VISTOS los artículos citados y demás normas de general y pertinente aplicación a la presente causa
Fallo
Que debemos condenar y condenamos a Miguel y a Luis María como autores penalmente responsables de un delito de agresión sexual agravado, otro delito de agresión sexual y un delito de lesiones, ya definidos, sin la concurrencia de circunstancias modificativas de la responsabilidad criminal, a las penas, para cada uno de ellos, por el primer delito, de doce años de prisión, con la accesoria de inhabilitación absoluta; por el segundo delito, seis años de prisión con la accesoria de inhabilitación especial para el ejercicio del derecho de sufragio pasivo durante el tiempo de la condena; y por el delito de lesiones, seis meses de prisión, con la accesoria de inhabilitación especial para el ejercicio del derecho de sufragio pasivo durante el tiempo de la condena, y a que indemnicen, conjunta y solidariamente, a Natividad en la suma de 38.000 euros y a que abonen por mitades las costas procesales causadas, incluidas las de la acusación particular.

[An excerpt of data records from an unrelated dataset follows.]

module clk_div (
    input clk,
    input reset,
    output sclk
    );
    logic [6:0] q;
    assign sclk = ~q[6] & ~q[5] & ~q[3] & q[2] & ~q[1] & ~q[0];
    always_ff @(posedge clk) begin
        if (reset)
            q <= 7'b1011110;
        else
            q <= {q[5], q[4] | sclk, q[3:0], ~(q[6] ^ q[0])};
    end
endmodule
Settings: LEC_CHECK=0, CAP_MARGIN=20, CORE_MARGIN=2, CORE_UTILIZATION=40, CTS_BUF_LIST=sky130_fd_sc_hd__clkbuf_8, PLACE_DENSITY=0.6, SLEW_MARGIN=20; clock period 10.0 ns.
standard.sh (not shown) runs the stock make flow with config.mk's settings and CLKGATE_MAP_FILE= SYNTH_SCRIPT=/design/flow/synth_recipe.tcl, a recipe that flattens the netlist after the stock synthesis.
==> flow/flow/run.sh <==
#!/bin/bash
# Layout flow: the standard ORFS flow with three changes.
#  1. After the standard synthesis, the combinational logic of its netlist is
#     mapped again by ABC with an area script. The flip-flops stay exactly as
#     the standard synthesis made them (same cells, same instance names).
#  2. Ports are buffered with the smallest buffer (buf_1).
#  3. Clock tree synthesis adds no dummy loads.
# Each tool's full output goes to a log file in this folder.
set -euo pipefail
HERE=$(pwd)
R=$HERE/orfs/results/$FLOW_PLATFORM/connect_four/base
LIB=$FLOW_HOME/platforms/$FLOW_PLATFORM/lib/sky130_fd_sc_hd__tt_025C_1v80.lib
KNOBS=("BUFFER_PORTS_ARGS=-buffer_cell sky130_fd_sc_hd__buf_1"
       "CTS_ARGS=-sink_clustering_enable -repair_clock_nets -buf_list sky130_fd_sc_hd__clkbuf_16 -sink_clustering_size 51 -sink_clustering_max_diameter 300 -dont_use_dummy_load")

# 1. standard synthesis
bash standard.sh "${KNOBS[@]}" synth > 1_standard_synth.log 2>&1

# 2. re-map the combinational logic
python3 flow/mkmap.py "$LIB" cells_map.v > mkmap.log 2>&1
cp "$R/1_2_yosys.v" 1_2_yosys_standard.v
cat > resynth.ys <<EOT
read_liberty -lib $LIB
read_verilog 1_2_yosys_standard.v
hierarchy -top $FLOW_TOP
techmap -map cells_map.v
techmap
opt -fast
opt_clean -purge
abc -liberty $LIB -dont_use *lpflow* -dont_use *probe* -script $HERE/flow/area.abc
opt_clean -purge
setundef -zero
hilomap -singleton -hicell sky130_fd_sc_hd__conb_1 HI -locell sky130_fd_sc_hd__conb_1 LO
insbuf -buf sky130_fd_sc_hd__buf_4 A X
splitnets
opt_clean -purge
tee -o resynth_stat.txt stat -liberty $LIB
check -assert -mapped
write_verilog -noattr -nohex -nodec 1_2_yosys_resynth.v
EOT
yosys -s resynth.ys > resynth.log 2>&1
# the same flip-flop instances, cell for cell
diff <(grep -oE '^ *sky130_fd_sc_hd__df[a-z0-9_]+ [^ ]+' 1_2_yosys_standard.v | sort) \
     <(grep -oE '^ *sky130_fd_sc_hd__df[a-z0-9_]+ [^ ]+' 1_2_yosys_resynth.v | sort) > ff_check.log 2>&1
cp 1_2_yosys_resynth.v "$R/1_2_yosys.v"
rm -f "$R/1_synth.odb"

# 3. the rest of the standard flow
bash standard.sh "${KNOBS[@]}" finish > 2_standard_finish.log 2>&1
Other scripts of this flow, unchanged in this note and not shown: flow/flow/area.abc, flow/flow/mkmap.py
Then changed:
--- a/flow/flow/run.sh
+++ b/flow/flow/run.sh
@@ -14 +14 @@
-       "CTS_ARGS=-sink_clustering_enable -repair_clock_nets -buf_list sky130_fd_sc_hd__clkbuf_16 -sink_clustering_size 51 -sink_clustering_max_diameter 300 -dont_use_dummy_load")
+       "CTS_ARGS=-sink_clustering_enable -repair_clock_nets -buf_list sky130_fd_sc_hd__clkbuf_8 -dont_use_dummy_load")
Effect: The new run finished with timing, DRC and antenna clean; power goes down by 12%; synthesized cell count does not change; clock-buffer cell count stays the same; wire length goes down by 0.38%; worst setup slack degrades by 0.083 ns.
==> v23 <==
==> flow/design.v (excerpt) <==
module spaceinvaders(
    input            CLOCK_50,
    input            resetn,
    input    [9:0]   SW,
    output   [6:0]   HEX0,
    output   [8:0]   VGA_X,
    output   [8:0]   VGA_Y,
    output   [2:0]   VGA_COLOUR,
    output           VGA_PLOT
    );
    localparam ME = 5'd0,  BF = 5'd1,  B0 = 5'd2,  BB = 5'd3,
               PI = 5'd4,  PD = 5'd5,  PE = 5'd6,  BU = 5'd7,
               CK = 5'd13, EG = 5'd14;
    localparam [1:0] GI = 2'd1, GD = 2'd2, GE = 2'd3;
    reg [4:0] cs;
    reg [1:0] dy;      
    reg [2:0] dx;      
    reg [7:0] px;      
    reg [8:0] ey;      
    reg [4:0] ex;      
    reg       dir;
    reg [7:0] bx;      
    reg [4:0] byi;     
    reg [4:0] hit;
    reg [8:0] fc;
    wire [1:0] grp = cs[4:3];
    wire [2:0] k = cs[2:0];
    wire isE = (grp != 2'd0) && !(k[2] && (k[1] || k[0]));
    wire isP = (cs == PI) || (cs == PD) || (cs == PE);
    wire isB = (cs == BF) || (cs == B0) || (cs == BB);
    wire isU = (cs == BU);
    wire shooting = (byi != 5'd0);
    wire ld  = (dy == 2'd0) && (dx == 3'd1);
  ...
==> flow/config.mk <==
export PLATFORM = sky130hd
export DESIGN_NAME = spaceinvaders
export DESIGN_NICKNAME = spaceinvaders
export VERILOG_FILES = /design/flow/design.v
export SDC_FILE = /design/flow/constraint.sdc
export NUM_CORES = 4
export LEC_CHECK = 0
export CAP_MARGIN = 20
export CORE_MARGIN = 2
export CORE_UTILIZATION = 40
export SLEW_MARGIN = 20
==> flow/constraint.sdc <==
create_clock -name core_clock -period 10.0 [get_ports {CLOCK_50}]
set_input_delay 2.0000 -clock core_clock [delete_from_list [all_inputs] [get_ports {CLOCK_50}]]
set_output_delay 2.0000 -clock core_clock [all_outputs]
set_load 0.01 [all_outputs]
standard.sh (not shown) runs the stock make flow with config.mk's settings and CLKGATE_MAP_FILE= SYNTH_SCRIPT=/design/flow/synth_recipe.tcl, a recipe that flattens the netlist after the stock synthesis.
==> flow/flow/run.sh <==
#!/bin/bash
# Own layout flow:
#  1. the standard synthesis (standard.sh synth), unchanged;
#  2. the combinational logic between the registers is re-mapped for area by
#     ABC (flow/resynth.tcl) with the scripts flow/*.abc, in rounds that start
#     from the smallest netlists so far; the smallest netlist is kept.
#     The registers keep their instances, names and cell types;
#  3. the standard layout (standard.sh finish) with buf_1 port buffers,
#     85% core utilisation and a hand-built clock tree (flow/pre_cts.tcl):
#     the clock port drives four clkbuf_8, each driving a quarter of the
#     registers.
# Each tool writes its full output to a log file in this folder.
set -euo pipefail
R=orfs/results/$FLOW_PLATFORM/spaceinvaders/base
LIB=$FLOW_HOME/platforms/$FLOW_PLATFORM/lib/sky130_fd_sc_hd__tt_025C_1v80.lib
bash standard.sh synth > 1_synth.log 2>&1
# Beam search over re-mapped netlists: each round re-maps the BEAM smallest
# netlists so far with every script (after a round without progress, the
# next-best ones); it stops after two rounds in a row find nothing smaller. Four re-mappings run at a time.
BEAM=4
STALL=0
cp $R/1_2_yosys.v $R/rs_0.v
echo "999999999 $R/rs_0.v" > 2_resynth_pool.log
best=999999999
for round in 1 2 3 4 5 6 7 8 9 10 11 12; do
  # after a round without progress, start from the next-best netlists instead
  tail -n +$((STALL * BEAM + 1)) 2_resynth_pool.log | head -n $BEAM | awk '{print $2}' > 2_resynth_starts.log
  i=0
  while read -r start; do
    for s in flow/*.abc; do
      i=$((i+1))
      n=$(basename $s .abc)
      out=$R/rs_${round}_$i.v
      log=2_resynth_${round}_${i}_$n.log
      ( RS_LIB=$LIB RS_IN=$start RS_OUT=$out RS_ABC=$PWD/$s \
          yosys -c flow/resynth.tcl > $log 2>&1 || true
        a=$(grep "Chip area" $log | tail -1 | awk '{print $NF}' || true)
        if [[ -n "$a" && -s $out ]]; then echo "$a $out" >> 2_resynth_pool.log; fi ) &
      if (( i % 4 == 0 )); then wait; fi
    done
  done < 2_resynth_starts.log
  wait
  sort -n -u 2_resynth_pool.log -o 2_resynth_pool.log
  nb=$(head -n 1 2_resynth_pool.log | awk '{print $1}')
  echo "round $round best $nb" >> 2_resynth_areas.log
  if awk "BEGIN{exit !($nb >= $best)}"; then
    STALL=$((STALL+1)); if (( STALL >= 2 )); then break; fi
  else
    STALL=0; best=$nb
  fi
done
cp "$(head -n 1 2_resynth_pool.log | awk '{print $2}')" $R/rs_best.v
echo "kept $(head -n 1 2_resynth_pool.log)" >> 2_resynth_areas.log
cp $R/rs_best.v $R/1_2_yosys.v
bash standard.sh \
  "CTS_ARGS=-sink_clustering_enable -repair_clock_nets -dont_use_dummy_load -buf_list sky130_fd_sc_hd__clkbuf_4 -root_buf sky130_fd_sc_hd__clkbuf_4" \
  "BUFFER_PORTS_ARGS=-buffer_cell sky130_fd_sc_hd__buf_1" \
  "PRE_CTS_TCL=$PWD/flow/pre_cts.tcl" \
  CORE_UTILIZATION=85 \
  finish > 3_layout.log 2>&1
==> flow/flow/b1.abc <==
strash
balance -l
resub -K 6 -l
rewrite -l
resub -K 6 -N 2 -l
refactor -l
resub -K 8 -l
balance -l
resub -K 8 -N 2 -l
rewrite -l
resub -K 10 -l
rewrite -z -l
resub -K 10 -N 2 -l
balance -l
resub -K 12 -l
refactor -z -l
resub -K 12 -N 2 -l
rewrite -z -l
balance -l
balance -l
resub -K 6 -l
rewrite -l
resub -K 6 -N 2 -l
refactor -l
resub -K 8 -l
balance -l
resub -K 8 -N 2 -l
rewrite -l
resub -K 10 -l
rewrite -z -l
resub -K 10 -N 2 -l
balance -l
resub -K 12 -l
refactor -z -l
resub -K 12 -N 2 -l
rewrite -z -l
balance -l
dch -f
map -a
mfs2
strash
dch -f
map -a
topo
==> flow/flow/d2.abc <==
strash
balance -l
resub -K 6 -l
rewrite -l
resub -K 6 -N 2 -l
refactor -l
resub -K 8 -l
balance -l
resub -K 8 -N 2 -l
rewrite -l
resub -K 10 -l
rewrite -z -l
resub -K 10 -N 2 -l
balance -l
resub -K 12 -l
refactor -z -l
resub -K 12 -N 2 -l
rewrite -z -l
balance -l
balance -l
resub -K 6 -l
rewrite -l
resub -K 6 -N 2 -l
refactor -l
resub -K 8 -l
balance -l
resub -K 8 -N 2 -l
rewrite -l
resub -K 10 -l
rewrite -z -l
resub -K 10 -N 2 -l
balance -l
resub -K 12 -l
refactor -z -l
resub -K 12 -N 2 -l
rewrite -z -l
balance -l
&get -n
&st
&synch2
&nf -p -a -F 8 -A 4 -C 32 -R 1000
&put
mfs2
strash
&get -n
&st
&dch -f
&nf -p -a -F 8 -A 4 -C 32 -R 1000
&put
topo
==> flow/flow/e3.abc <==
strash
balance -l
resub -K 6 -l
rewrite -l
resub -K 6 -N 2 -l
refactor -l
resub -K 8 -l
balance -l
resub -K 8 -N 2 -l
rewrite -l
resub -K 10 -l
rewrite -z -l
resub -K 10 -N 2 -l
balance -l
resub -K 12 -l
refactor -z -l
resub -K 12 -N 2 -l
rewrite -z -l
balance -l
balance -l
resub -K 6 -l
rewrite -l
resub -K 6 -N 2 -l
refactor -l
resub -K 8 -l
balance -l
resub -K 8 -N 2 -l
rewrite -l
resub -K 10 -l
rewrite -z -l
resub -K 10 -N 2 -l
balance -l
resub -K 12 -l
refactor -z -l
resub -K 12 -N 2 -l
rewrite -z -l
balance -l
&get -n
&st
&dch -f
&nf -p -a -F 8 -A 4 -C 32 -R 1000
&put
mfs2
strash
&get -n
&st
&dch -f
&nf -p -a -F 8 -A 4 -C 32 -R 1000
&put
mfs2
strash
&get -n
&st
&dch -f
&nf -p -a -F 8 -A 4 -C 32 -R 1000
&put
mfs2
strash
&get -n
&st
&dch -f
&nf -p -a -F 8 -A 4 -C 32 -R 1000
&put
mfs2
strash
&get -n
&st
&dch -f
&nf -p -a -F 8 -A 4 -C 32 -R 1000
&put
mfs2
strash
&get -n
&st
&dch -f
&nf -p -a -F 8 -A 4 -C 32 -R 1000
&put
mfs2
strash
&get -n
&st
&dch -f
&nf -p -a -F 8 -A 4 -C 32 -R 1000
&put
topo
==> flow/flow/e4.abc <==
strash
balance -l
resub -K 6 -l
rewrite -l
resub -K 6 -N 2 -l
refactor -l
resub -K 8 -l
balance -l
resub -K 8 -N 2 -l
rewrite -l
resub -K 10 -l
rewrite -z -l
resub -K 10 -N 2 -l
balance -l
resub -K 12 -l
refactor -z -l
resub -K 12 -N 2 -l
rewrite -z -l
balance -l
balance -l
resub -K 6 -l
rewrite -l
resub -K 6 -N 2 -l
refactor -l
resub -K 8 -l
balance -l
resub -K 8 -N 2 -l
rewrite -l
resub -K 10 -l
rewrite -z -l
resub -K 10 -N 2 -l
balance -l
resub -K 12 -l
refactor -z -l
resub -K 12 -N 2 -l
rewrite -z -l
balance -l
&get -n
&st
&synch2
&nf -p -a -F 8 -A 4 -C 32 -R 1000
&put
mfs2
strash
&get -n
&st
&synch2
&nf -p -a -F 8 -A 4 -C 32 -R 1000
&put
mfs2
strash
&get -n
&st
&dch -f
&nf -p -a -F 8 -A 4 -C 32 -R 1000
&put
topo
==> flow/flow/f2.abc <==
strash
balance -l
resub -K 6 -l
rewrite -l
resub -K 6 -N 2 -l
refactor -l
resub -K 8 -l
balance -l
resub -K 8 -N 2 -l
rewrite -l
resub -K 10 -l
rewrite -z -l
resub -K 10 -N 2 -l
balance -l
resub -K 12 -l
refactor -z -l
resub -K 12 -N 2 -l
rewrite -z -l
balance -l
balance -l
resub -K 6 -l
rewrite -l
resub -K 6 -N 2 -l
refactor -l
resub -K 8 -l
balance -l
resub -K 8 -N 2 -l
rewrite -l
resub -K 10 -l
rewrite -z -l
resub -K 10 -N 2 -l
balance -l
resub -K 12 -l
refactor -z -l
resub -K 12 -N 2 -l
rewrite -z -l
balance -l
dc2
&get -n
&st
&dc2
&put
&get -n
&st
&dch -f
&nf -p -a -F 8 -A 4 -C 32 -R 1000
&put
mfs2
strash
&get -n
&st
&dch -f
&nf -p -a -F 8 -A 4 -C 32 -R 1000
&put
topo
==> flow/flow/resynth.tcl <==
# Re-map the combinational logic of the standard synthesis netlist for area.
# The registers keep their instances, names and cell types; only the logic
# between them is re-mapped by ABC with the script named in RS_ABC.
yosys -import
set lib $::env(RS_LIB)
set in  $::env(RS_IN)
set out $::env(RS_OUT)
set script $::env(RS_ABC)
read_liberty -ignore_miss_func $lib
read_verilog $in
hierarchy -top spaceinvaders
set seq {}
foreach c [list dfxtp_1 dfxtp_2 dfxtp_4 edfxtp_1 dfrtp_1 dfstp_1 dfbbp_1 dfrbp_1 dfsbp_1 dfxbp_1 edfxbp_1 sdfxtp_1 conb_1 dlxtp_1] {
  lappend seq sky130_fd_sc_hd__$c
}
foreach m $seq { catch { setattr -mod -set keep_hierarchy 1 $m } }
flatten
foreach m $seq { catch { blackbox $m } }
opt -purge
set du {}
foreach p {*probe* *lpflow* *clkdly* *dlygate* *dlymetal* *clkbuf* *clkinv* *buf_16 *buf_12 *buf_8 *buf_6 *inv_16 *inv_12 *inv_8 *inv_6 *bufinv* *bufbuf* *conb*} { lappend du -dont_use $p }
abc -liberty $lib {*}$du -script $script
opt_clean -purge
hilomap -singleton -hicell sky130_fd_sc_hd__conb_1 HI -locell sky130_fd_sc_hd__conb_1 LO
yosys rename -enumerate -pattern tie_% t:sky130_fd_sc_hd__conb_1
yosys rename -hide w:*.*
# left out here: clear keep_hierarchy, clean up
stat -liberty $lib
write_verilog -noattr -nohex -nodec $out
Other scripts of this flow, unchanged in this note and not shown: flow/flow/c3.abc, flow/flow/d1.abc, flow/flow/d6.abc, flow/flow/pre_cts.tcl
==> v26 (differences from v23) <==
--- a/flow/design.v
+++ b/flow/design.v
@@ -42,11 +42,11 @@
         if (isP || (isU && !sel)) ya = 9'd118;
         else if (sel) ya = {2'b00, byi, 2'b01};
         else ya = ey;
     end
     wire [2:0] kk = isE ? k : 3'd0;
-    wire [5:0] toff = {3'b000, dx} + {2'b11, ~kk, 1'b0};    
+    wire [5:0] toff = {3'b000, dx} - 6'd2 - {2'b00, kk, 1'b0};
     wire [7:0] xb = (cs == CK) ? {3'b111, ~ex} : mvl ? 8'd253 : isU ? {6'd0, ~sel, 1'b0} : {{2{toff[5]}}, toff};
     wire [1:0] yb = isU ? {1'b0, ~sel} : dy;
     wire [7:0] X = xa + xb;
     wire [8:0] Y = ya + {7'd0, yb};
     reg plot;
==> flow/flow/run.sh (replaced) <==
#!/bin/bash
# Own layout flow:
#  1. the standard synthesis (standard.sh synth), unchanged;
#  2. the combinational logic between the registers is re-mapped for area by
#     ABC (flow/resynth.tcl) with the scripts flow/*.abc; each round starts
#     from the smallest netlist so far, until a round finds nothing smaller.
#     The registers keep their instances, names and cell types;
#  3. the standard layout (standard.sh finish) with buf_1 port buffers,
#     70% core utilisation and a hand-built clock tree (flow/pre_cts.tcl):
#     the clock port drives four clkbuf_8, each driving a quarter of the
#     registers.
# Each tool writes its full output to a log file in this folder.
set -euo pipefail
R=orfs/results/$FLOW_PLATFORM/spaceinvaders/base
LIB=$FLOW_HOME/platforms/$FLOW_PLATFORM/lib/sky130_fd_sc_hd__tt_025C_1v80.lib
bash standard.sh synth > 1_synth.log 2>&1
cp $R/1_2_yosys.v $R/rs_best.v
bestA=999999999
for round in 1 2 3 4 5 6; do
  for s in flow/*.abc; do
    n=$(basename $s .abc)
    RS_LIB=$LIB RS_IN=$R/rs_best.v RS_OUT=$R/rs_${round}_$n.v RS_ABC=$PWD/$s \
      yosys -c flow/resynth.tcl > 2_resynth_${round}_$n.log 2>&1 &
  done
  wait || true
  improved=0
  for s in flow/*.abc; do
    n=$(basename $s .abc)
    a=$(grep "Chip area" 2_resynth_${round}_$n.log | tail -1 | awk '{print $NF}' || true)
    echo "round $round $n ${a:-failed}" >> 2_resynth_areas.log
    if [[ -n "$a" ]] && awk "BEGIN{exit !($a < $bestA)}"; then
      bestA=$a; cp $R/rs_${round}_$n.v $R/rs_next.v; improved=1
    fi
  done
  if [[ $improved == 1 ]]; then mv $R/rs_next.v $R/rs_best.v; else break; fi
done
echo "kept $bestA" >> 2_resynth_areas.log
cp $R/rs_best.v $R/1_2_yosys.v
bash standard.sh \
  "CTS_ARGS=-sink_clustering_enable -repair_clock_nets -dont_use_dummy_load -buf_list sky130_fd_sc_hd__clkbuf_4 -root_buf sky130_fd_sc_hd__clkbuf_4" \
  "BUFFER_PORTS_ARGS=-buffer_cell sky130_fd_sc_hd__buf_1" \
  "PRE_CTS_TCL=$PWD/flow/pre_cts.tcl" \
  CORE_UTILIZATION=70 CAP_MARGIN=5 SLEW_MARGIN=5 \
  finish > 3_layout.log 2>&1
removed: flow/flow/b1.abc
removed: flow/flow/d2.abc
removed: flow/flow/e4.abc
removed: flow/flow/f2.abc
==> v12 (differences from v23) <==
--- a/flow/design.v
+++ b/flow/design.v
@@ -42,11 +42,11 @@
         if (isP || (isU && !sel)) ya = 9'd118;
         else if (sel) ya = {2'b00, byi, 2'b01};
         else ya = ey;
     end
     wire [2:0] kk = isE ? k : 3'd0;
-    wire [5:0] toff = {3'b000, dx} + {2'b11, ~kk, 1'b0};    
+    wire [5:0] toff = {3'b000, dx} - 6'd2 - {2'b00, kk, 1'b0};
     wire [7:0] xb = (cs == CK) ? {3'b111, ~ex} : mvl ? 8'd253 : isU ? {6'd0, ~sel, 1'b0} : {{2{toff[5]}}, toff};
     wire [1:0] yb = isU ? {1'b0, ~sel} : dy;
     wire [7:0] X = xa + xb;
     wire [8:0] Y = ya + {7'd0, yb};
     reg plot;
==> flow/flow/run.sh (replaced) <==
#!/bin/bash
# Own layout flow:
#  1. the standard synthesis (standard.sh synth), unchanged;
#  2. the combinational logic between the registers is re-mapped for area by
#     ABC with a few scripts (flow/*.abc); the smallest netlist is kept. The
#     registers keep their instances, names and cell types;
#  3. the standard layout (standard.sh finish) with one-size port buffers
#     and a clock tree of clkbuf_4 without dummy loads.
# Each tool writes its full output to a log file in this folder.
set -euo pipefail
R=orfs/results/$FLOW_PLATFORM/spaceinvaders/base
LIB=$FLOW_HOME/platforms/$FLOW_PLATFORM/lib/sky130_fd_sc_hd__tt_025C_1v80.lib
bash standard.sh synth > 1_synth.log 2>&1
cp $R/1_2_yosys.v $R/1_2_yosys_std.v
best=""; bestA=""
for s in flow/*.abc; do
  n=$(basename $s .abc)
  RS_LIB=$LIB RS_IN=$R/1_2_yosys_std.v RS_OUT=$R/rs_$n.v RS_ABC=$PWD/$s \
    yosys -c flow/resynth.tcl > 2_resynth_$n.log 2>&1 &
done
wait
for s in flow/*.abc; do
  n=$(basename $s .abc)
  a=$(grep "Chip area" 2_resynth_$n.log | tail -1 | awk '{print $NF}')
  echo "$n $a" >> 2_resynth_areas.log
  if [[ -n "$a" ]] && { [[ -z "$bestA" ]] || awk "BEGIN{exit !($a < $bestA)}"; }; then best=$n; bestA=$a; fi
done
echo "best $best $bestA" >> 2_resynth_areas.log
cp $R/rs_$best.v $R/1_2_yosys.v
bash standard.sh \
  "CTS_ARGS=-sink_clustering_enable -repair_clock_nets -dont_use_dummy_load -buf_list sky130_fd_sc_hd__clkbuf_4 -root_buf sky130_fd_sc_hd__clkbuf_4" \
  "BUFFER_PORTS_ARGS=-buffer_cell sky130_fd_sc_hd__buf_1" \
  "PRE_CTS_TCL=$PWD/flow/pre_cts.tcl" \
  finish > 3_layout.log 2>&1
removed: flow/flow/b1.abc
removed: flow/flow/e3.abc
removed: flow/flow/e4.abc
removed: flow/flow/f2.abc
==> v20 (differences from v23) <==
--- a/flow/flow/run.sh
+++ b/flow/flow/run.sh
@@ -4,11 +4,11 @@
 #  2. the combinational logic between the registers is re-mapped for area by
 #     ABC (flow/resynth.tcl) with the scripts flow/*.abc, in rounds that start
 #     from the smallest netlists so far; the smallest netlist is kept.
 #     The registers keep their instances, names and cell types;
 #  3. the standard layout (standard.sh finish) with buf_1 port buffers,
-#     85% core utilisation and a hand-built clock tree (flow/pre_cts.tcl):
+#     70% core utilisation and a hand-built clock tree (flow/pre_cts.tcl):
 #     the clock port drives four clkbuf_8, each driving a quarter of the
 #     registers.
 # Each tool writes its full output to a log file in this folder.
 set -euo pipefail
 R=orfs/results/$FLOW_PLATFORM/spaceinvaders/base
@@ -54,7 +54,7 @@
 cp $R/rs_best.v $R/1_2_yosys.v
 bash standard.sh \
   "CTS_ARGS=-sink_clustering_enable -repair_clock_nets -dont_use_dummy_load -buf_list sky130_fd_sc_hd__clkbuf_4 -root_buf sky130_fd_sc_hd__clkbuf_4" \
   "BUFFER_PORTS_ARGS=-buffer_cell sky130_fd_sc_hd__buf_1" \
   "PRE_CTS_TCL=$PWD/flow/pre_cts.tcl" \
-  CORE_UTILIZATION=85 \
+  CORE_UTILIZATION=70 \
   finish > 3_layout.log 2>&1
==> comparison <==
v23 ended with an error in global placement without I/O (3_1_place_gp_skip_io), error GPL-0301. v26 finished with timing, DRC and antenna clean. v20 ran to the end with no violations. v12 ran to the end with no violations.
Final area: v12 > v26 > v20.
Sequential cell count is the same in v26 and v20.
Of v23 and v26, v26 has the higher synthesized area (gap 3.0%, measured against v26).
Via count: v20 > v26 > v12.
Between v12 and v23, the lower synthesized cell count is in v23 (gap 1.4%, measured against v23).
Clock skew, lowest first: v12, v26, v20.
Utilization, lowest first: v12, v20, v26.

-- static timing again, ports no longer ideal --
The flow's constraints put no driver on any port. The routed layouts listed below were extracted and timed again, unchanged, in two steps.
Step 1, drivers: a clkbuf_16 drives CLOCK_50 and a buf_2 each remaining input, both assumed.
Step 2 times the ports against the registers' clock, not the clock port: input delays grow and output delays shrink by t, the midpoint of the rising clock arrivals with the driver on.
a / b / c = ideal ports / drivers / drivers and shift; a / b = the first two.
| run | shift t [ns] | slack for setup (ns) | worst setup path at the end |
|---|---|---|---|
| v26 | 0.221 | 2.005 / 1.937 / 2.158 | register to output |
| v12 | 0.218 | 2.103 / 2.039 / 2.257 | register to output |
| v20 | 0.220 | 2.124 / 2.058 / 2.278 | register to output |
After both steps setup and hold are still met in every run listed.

Para el cumplimiento de la pena impuesta se abonará a los condenados el tiempo de prisión provisional sufrida por esta causa si no se les hubiere aplicado a otra.
Contra esta sentencia cabe interponer recurso de Casación del que conocerá la Sala Segunda del Tribunal Supremo, en el plazo de cinco días hábiles a contar desde su notificación, y que deberá ser preparado ante esta Audiencia Provincial.
Así por esta nuestra sentencia, definitivamente juzgado, lo pronunciamos, mandamos y firmamos.
PUBLICACIÓN.- Leída y publicada fue la anterior sentencia en Madrid, a 22 de diciembre de 2010, por el Ilmo. Sr. Magistrado que la suscribe, ante mí el Secretario de lo que doy fe.